EXERCISE PROMPT: Look through the entries below and return all lines including the word "class".
================================
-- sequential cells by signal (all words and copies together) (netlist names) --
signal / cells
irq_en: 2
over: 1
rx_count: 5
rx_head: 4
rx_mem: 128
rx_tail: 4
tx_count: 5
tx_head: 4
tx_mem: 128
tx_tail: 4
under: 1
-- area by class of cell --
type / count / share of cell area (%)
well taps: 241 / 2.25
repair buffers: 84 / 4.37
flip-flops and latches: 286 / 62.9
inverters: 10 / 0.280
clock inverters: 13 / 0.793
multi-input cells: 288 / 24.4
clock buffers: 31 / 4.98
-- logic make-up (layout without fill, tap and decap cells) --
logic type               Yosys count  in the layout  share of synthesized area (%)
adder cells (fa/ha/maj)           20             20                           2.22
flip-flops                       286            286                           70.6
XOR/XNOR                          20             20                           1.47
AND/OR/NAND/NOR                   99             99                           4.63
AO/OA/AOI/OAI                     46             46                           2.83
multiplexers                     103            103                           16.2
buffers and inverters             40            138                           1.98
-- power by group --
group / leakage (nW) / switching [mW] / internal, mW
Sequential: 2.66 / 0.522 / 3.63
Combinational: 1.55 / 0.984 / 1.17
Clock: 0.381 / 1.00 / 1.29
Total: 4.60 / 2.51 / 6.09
`config.mk`:
```
export PLATFORM = sky130hd
export DESIGN_NAME = gs_update
export DESIGN_NICKNAME = d
export VERILOG_FILES = /design/src/rtl/gs_pkg.sv /design/src/rtl/gs_div20_sat.sv /design/src/rtl/gs_update.sv
export SDC_FILE = /design/constraint.sdc
export NUM_CORES = 2
export LEC_CHECK = 0
export ABC_CLOCK_PERIOD_IN_PS = 9090
export BUFFER_PORTS_ARGS = -buffer_cell sky130_fd_sc_hd__buf_2
export CORE_MARGIN = 3
export CORE_UTILIZATION = 55
export DETAILED_ROUTE_END_ITERATION = 8
export GPL_TIMING_DRIVEN = 1
export PLACE_DENSITY = 0.74
export SETUP_SLACK_MARGIN = 0.4
export SLEW_MARGIN = 40
export SYNTH_ARGS = -nofsm -noshare
export SYNTH_HDL_FRONTEND = slang
export SYNTH_SLANG_ARGS = --single-unit
```
`constraint.sdc`:
```
create_clock -name clk_in -period 9.09 [get_ports clk_in]
set_clock_uncertainty 0.2 [all_clocks]
set_input_delay 0 -clock clk_in [delete_from_list [all_inputs] [get_ports clk_in]]
set_output_delay 0 -clock clk_in [all_outputs]
set_load 0.01 [all_outputs]
```
### src/rtl/verin_adc_acq_pkg.sv
// Shared types and defaults for the actuator ADC acquisition stage.
package verin_pkg;

  typedef enum logic [1:0] {IDLE, CS_SETUP, SHIFT, CS_HOLD} acq_state_t;

  localparam int DEF_CLK_DIV     = 25;
  localparam int DEF_DATA_W      = 12;
  localparam int DEF_NULL_BITS   = 3;
  localparam int DEF_CONV_PERIOD = 50000;
  localparam int AVG_DEPTH       = 4;

  // Counter width able to hold 0..n-1, never narrower than one bit.
  function automatic int cw(input int n);
    return (n < 2) ? 1 : $clog2(n);
  endfunction

endpackage
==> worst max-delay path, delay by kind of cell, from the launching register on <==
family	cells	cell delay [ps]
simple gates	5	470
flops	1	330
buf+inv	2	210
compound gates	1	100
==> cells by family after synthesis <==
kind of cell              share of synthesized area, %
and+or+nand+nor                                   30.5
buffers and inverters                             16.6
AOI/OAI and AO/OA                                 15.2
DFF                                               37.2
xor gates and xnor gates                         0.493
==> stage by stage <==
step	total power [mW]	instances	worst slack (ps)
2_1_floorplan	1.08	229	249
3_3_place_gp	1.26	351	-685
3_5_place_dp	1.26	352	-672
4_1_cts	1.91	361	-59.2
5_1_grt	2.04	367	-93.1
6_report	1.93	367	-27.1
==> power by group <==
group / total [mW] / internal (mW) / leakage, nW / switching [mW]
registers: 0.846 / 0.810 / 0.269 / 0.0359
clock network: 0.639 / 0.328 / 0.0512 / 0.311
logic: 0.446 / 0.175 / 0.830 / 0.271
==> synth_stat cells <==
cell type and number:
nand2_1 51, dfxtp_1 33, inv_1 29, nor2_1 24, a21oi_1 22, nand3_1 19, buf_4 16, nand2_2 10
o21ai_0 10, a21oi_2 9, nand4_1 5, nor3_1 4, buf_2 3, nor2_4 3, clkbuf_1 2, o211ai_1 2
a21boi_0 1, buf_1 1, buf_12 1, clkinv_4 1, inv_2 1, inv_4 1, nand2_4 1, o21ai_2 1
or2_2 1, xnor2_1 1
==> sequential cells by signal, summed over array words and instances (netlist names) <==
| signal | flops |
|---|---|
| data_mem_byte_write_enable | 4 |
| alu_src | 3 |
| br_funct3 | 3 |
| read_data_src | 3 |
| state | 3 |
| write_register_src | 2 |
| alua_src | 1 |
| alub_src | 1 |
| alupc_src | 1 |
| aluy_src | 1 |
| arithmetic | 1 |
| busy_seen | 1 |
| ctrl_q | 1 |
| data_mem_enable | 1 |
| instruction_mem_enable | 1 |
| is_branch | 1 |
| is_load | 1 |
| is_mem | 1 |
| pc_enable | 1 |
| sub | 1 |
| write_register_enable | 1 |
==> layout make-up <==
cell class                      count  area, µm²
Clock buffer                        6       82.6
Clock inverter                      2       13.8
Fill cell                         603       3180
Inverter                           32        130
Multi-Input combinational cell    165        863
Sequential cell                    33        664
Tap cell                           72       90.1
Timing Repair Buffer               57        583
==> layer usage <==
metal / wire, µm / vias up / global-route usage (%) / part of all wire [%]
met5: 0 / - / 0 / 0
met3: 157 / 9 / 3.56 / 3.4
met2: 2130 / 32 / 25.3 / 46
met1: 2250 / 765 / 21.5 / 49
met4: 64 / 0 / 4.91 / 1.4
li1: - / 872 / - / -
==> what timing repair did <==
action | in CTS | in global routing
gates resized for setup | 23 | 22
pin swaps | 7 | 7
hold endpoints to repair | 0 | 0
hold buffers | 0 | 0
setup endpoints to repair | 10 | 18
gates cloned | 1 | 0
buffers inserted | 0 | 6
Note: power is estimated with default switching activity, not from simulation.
### src/rtl/uart_com.sv
// 8N1 UART for the memory controller's COM port: independent TX and RX FSMs,
// with a one-deep receive buffer and overrun/framing status flags.
module uart_com #(
  parameter int CLKS_PER_BIT = 434
) (
  input  logic       clk50M,
  input  logic       rst,
  input  logic       rxd,
  output logic       txd,
  input  logic [7:0] com_data_out,
  input  logic       enable_com_write,
  output logic       com_write_ready,
  output logic [7:0] com_data_in,
  output logic       com_read_ready,
  input  logic       int_com_ack,
  output logic       com_overrun,
  output logic       com_frame_err
);

  localparam int CNT_W = $clog2(CLKS_PER_BIT);
  localparam logic [CNT_W-1:0] LAST = CNT_W'(CLKS_PER_BIT - 1);
  localparam logic [CNT_W-1:0] HALF = CNT_W'(CLKS_PER_BIT / 2);

  typedef enum logic [1:0] {TX_IDLE, TX_START, TX_DATA, TX_STOP} tx_state_t;
  typedef enum logic [2:0] {RX_IDLE, RX_START, RX_DATA, RX_STOP, RX_BREAK} rx_state_t;

  tx_state_t        tx_state_reg, tx_state_next;
  logic [CNT_W-1:0] tx_cnt_reg, tx_cnt_next;
  logic [2:0]       tx_bit_reg, tx_bit_next;
  logic [7:0]       tx_shift_reg, tx_shift_next;
  logic             txd_reg, txd_next;
  logic             ready_reg;

  rx_state_t        rx_state_reg, rx_state_next;
  logic [CNT_W-1:0] rx_cnt_reg, rx_cnt_next;
  logic [2:0]       rx_bit_reg, rx_bit_next;
  logic [7:0]       rx_shift_reg, rx_shift_next;
  logic             rx_meta_reg, rxs_reg;
  logic             rx_done, rx_bad;
  logic [7:0]       data_reg;
  logic             read_ready_reg, overrun_reg, frame_err_reg;

  // txd and com_write_ready are registered so the line never glitches
  always_ff @(posedge clk50M or posedge rst) begin
    if (rst) begin
      tx_state_reg <= TX_IDLE;
      tx_cnt_reg   <= '0;
      tx_bit_reg   <= '0;
      tx_shift_reg <= '0;
      txd_reg      <= 1'b1;
      ready_reg    <= 1'b1;
    end else begin
      tx_state_reg <= tx_state_next;
      tx_cnt_reg   <= tx_cnt_next;
      tx_bit_reg   <= tx_bit_next;
      tx_shift_reg <= tx_shift_next;
      txd_reg      <= txd_next;
      ready_reg    <= (tx_state_next == TX_IDLE);
    end
  end

  always_comb begin
    tx_state_next = tx_state_reg;
    tx_cnt_next   = tx_cnt_reg;
    tx_bit_next   = tx_bit_reg;
    tx_shift_next = tx_shift_reg;
    txd_next      = 1'b1;
    case (tx_state_reg)
      TX_IDLE: begin
        if (enable_com_write) begin
          tx_shift_next = com_data_out;
          tx_cnt_next   = '0;
          tx_bit_next   = '0;
          tx_state_next = TX_START;
          txd_next      = 1'b0;
        end
      end
      TX_START: begin
        txd_next = 1'b0;
        if (tx_cnt_reg == LAST) begin
          tx_cnt_next   = '0;
          tx_state_next = TX_DATA;
          txd_next      = tx_shift_reg[0];
        end else begin
          tx_cnt_next = tx_cnt_reg + 1'b1;
        end
      end
      TX_DATA: begin
        txd_next = tx_shift_reg[0];
        if (tx_cnt_reg == LAST) begin
          tx_cnt_next   = '0;
          tx_shift_next = {1'b0, tx_shift_reg[7:1]};
          tx_bit_next   = tx_bit_reg + 3'd1;
          txd_next      = tx_shift_reg[1];
          if (tx_bit_reg == 3'd7) begin
            tx_state_next = TX_STOP;
            txd_next      = 1'b1;
          end
        end else begin
          tx_cnt_next = tx_cnt_reg + 1'b1;
        end
      end
      TX_STOP: begin
        if (tx_cnt_reg == LAST) begin
          tx_cnt_next   = '0;
          tx_state_next = TX_IDLE;
        end else begin
          tx_cnt_next = tx_cnt_reg + 1'b1;
        end
      end
      default: tx_state_next = TX_IDLE;
    endcase
  end

  always_ff @(posedge clk50M or posedge rst) begin
    if (rst) begin
      rx_meta_reg    <= 1'b1;
      rxs_reg        <= 1'b1;
      rx_state_reg   <= RX_IDLE;
      rx_cnt_reg     <= '0;
      rx_bit_reg     <= '0;
      rx_shift_reg   <= '0;
      data_reg       <= '0;
      read_ready_reg <= 1'b0;
      overrun_reg    <= 1'b0;
      frame_err_reg  <= 1'b0;
    end else begin
      rx_meta_reg   <= rxd;
      rxs_reg       <= rx_meta_reg;
      rx_state_reg  <= rx_state_next;
      rx_cnt_reg    <= rx_cnt_next;
      rx_bit_reg    <= rx_bit_next;
      rx_shift_reg  <= rx_shift_next;
      frame_err_reg <= rx_bad;
      // a completing byte beats a concurrent ack; overrun only when unacked
      if (rx_done) begin
        data_reg       <= rx_shift_reg;
        read_ready_reg <= 1'b1;
        overrun_reg    <= int_com_ack ? 1'b0 : (overrun_reg | read_ready_reg);
      end else if (int_com_ack) begin
        read_ready_reg <= 1'b0;
        overrun_reg    <= 1'b0;
      end
    end
  end

  always_comb begin
    rx_state_next = rx_state_reg;
    rx_cnt_next   = rx_cnt_reg;
    rx_bit_next   = rx_bit_reg;
    rx_shift_next = rx_shift_reg;
    rx_done       = 1'b0;
    rx_bad        = 1'b0;
    case (rx_state_reg)
      RX_IDLE: begin
        // the cycle that sees the low level counts as the first start-bit cycle
        if (!rxs_reg) begin
          rx_cnt_next   = CNT_W'(1);
          rx_state_next = RX_START;
        end
      end
      RX_START: begin
        if (rx_cnt_reg == HALF) begin
          rx_cnt_next   = '0;
          rx_bit_next   = '0;
          rx_state_next = rxs_reg ? RX_IDLE : RX_DATA;
        end else begin
          rx_cnt_next = rx_cnt_reg + 1'b1;
        end
      end
      RX_DATA: begin
        if (rx_cnt_reg == LAST) begin
          rx_cnt_next   = '0;
          rx_shift_next = {rxs_reg, rx_shift_reg[7:1]};
          rx_bit_next   = rx_bit_reg + 3'd1;
          if (rx_bit_reg == 3'd7) rx_state_next = RX_STOP;
        end else begin
          rx_cnt_next = rx_cnt_reg + 1'b1;
        end
      end
      RX_STOP: begin
        if (rx_cnt_reg == LAST) begin
          rx_cnt_next   = '0;
          rx_done       = rxs_reg;
          rx_bad        = !rxs_reg;
          rx_state_next = rxs_reg ? RX_IDLE : RX_BREAK;
        end else begin
          rx_cnt_next = rx_cnt_reg + 1'b1;
        end
      end
      RX_BREAK: begin
        if (rxs_reg) rx_state_next = RX_IDLE;
      end
      default: rx_state_next = RX_IDLE;
    endcase
  end

  assign txd             = txd_reg;
  assign com_write_ready = ready_reg;
  assign com_data_in     = data_reg;
  assign com_read_ready  = read_ready_reg;
  assign com_overrun     = overrun_reg;
  assign com_frame_err   = frame_err_reg;

endmodule

### config.mk
export PLATFORM = sky130hd
export DESIGN_NAME = uart_com
export DESIGN_NICKNAME = d
export VERILOG_FILES = /design/src/rtl/uart_com.sv
export SDC_FILE = /design/constraint.sdc
export NUM_CORES = 1
export LEC_CHECK = 0
export ABC_AREA = 1
export BUFFER_PORTS_ARGS = -buffer_cell sky130_fd_sc_hd__buf_2
export CAP_MARGIN = 5
export CORE_ASPECT_RATIO = 1.75
export CORE_MARGIN = 10
export CORE_UTILIZATION = 45
export DETAILED_ROUTE_END_ITERATION = 10
export GPL_TIMING_DRIVEN = 1
export SLEW_MARGIN = 20
export SYNTH_ARGS = -nofsm -noshare
export SYNTH_HDL_FRONTEND = slang
export SYNTH_SLANG_ARGS = --single-unit
### constraint.sdc
create_clock -name clk50M -period 4 [get_ports clk50M]
set_clock_uncertainty 0.05 [all_clocks]
set_input_delay 0.8 -clock clk50M [delete_from_list [all_inputs] [get_ports clk50M]]
set_output_delay 0.8 -clock clk50M [all_outputs]
set_load 0.05 [all_outputs]
$ cat config.mk
export PLATFORM = sky130hd
export DESIGN_NAME = ramen_order_arb_flat
export DESIGN_NICKNAME = d
export VERILOG_FILES = /design/src/rtl/ramen_order_arb_if.sv /design/src/rtl/ramen_order_arb.sv /design/src/flat_wrapper.sv
export SDC_FILE = /design/constraint.sdc
export NUM_CORES = 1
export LEC_CHECK = 0
export ABC_AREA = 1
export CORE_ASPECT_RATIO = 0.5
export CORE_UTILIZATION = 41
export CTS_BUF_LIST = sky130_fd_sc_hd__clkbuf_16
export DETAILED_ROUTE_END_ITERATION = 10
export PLACE_DENSITY = 0.83
export RECOVER_POWER = 100
export SETUP_SLACK_MARGIN = 0.05
export SLEW_MARGIN = 20
export SYNTH_ARGS = -nofsm -noshare
export SYNTH_HDL_FRONTEND = slang
export SYNTH_SLANG_ARGS = --single-unit
$ cat constraint.sdc
create_clock -name clk -period 1.7 [get_ports clk]
set_input_delay 0.51 -clock clk [delete_from_list [all_inputs] [get_ports clk]]
set_output_delay 0.51 -clock clk [all_outputs]
set_load 0.01 [all_outputs]
$ cat src/rtl/ramen_order_arb_if.sv
// ramen_order_arb_if
// Kiosk-side bus of the ramen order arbiter. It bundles the four kiosks'
// request, order and response signals.
//   req          [3:0]  per-kiosk order request, held until that kiosk's gnt bit pulses
//   req_type     [7:0]  kiosk i ramen type at bits [2i+1:2i]
//   req_portion  [3:0]  kiosk i portion at bit i
//   gnt          [3:0]  one-hot one-cycle pulse marking the accepted kiosk
//   resp_valid   [3:0]  one-hot one-cycle pulse returning the result to the owner
//   resp_success        order result, meaningful only while resp_valid is non-zero
// Modports: master = kiosk side, slave = arbiter side.
interface ramen_order_arb_if;
    logic [3:0] req;
    logic [7:0] req_type;
    logic [3:0] req_portion;
    logic [3:0] gnt;
    logic [3:0] resp_valid;
    logic       resp_success;

    modport master (
        output req, req_type, req_portion,
        input  gnt, resp_valid, resp_success
    );

    modport slave (
        input  req, req_type, req_portion,
        output gnt, resp_valid, resp_success
    );
endinterface

$ cat src/rtl/ramen_order_arb.sv
// ramen_order_arb
// Round-robin arbiter that lets four kiosks share one kitchen. A granted
// order is sent to the kitchen over two cycles (type, then portion), the
// kitchen's answer is returned to the owning kiosk, and a manager close
// request makes the next order also collect the session totals.
// A watchdog gives up on a silent kitchen after eight waiting cycles.
// Ports:
//   clk, rst_n           clock, asynchronous active-low reset
//   kiosk                kiosk bus (ramen_order_arb_if.slave)
//   close_req            one-cycle manager pulse ending the selling session
//   close_done           one-cycle pulse when totals are captured
//   tot_sold, tot_gain   captured totals, held until the next close_done
//   err                  one-cycle watchdog timeout pulse
//   k_in_valid, k_ramen_type, k_portion, k_selling   to the kitchen
//   k_out_valid_order, k_success, k_out_valid_tot,
//   k_sold_num, k_total_gain                        from the kitchen
module ramen_order_arb (
    input  logic        clk,
    input  logic        rst_n,
    ramen_order_arb_if.slave kiosk,
    input  logic        close_req,
    output logic        close_done,
    output logic [27:0] tot_sold,
    output logic [14:0] tot_gain,
    output logic        err,
    output logic        k_in_valid,
    output logic [1:0]  k_ramen_type,
    output logic        k_portion,
    output logic        k_selling,
    input  logic        k_out_valid_order,
    input  logic        k_success,
    input  logic        k_out_valid_tot,
    input  logic [27:0] k_sold_num,
    input  logic [14:0] k_total_gain
);

    typedef enum logic [2:0] {IDLE, SEND1, SEND2, WAIT_ORD, WAIT_TOT} state_t;

    state_t     state;
    state_t     next_state;
    logic [1:0] rr_ptr;
    logic       close_pending;
    logic [3:0] wdog;
    logic [1:0] owner;
    logic [1:0] lat_type;
    logic       lat_portion;
    logic       lat_close;

    logic       grant_found;
    logic [1:0] grant_idx;
    logic [1:0] cand;
    logic       close_flag;
    logic       wdog_expired;

    // A close request arriving in the same cycle as a grant still belongs
    // to that order.
    assign close_flag   = close_pending | close_req;
    // wdog counts completed waiting cycles, so 7 marks the eighth one.
    assign wdog_expired = (wdog == 4'd7);

    // Round-robin search starting at rr_ptr. Arbitration only happens in
    // IDLE, when no kiosk owns the kitchen, so an owner's req is never seen.
    always_comb begin
        grant_found = 1'b0;
        grant_idx   = rr_ptr;
        cand        = rr_ptr;
        for (int k = 0; k < 4; k++) begin
            cand = rr_ptr + 2'(k);
            if (!grant_found && kiosk.req[cand]) begin
                grant_found = 1'b1;
                grant_idx   = cand;
            end
        end
    end

    always_ff @(posedge clk or negedge rst_n) begin
        if (!rst_n) begin
            state <= IDLE;
        end else begin
            state <= next_state;
        end
    end

    always_comb begin
        next_state = state;
        case (state)
            IDLE:     if (grant_found) next_state = SEND1;
            SEND1:    next_state = SEND2;
            SEND2:    next_state = WAIT_ORD;
            WAIT_ORD: begin
                if (k_out_valid_order) begin
                    next_state = lat_close ? WAIT_TOT : IDLE;
                end else if (wdog_expired) begin
                    next_state = IDLE;
                end
            end
            WAIT_TOT: if (k_out_valid_tot || wdog_expired) next_state = IDLE;
            default:  next_state = IDLE;
        endcase
    end

    // Datapath and registered outputs. Every output is computed from the
    // current state, so it becomes visible one cycle after that state is
    // entered; pulses default to 0 and k_selling defaults to 1.
    always_ff @(posedge clk or negedge rst_n) begin
        if (!rst_n) begin
            rr_ptr             <= 2'd0;
            close_pending      <= 1'b0;
            wdog               <= 4'd0;
            owner              <= 2'd0;
            lat_type           <= 2'd0;
            lat_portion        <= 1'b0;
            lat_close          <= 1'b0;
            kiosk.gnt          <= 4'd0;
            kiosk.resp_valid   <= 4'd0;
            kiosk.resp_success <= 1'b0;
            close_done         <= 1'b0;
            tot_sold           <= 28'd0;
            tot_gain           <= 15'd0;
            err                <= 1'b0;
            k_in_valid         <= 1'b0;
            k_ramen_type       <= 2'd0;
            k_portion          <= 1'b0;
            k_selling          <= 1'b1;
        end else begin
            kiosk.gnt          <= 4'd0;
            kiosk.resp_valid   <= 4'd0;
            kiosk.resp_success <= 1'b0;
            close_done         <= 1'b0;
            err                <= 1'b0;
            k_in_valid         <= 1'b0;
            k_ramen_type       <= 2'd0;
            k_portion          <= 1'b0;
            k_selling          <= 1'b1;

            // Set here; a completed close below overrides it in the same cycle.
            if (close_req) close_pending <= 1'b1;

            case (state)
                IDLE: begin
                    if (grant_found) begin
                        kiosk.gnt   <= 4'b0001 << grant_idx;
                        owner       <= grant_idx;
                        lat_type    <= kiosk.req_type[{grant_idx, 1'b0} +: 2];
                        lat_portion <= kiosk.req_portion[grant_idx];
                        lat_close   <= close_flag;
                        rr_ptr      <= grant_idx + 2'd1;
                    end
                end
                SEND1: begin
                    k_in_valid   <= 1'b1;
                    k_ramen_type <= lat_type;
                    k_selling    <= ~lat_close;
                end
                SEND2: begin
                    k_in_valid <= 1'b1;
                    k_portion  <= lat_portion;
                    k_selling  <= ~lat_close;
                    wdog       <= 4'd0;
                end
                WAIT_ORD: begin
                    k_selling <= ~lat_close;
                    if (k_out_valid_order) begin
                        kiosk.resp_valid   <= 4'b0001 << owner;
                        kiosk.resp_success <= k_success;
                        wdog               <= 4'd0;
                    end else if (wdog_expired) begin
                        // The owner gets a failed result; a pending close waits
                        // for the next order.
                        err              <= 1'b1;
                        kiosk.resp_valid <= 4'b0001 << owner;
                    end else begin
                        wdog <= wdog + 4'd1;
                    end
                end
                WAIT_TOT: begin
                    if (k_out_valid_tot) begin
                        tot_sold      <= k_sold_num;
                        tot_gain      <= k_total_gain;
                        close_done    <= 1'b1;
                        close_pending <= 1'b0;
                    end else if (wdog_expired) begin
                        tot_sold      <= 28'd0;
                        tot_gain      <= 15'd0;
                        close_done    <= 1'b1;
                        err           <= 1'b1;
                        close_pending <= 1'b0;
                    end else begin
                        wdog <= wdog + 4'd1;
                    end
                end
                default: ;
            endcase
        end
    end

endmodule

$ cat src/flat_wrapper.sv
// flat-port wrapper written by rule: the top's interface ports become plain ports
module ramen_order_arb_flat 
  (clk, rst_n, close_req, close_done, tot_sold, tot_gain, err, k_in_valid, k_ramen_type, k_portion, k_selling, k_out_valid_order, k_success, k_out_valid_tot, k_sold_num, k_total_gain, kiosk_req, kiosk_req_type, kiosk_req_portion, kiosk_gnt, kiosk_resp_valid, kiosk_resp_success);
  ramen_order_arb_if kiosk_i ();
  input  logic clk;
  input  logic rst_n;
  input  logic close_req;
  output logic close_done;
  output logic [27:0] tot_sold;
  output logic [14:0] tot_gain;
  output logic err;
  output logic k_in_valid;
  output logic [1:0] k_ramen_type;
  output logic k_portion;
  output logic k_selling;
  input  logic k_out_valid_order;
  input  logic k_success;
  input  logic k_out_valid_tot;
  input  logic [27:0] k_sold_num;
  input  logic [14:0] k_total_gain;
  input wire logic [$bits(kiosk_i.req)-1:0] kiosk_req;
  input wire logic [$bits(kiosk_i.req_type)-1:0] kiosk_req_type;
  input wire logic [$bits(kiosk_i.req_portion)-1:0] kiosk_req_portion;
  output wire logic [$bits(kiosk_i.gnt)-1:0] kiosk_gnt;
  output wire logic [$bits(kiosk_i.resp_valid)-1:0] kiosk_resp_valid;
  output wire logic [$bits(kiosk_i.resp_success)-1:0] kiosk_resp_success;
  assign kiosk_i.req = kiosk_req;
  assign kiosk_i.req_type = kiosk_req_type;
  assign kiosk_i.req_portion = kiosk_req_portion;
  assign kiosk_gnt = kiosk_i.gnt;
  assign kiosk_resp_valid = kiosk_i.resp_valid;
  assign kiosk_resp_success = kiosk_i.resp_success;
  ramen_order_arb u_core (.clk(clk), .rst_n(rst_n), .kiosk(kiosk_i), .close_req(close_req), .close_done(close_done), .tot_sold(tot_sold), .tot_gain(tot_gain), .err(err), .k_in_valid(k_in_valid), .k_ramen_type(k_ramen_type), .k_portion(k_portion), .k_selling(k_selling), .k_out_valid_order(k_out_valid_order), .k_success(k_success), .k_out_valid_tot(k_out_valid_tot), .k_sold_num(k_sold_num), .k_total_gain(k_total_gain));
endmodule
================================
TASK SOLUTION:
-- area by class of cell --
cell class                      count  area, µm²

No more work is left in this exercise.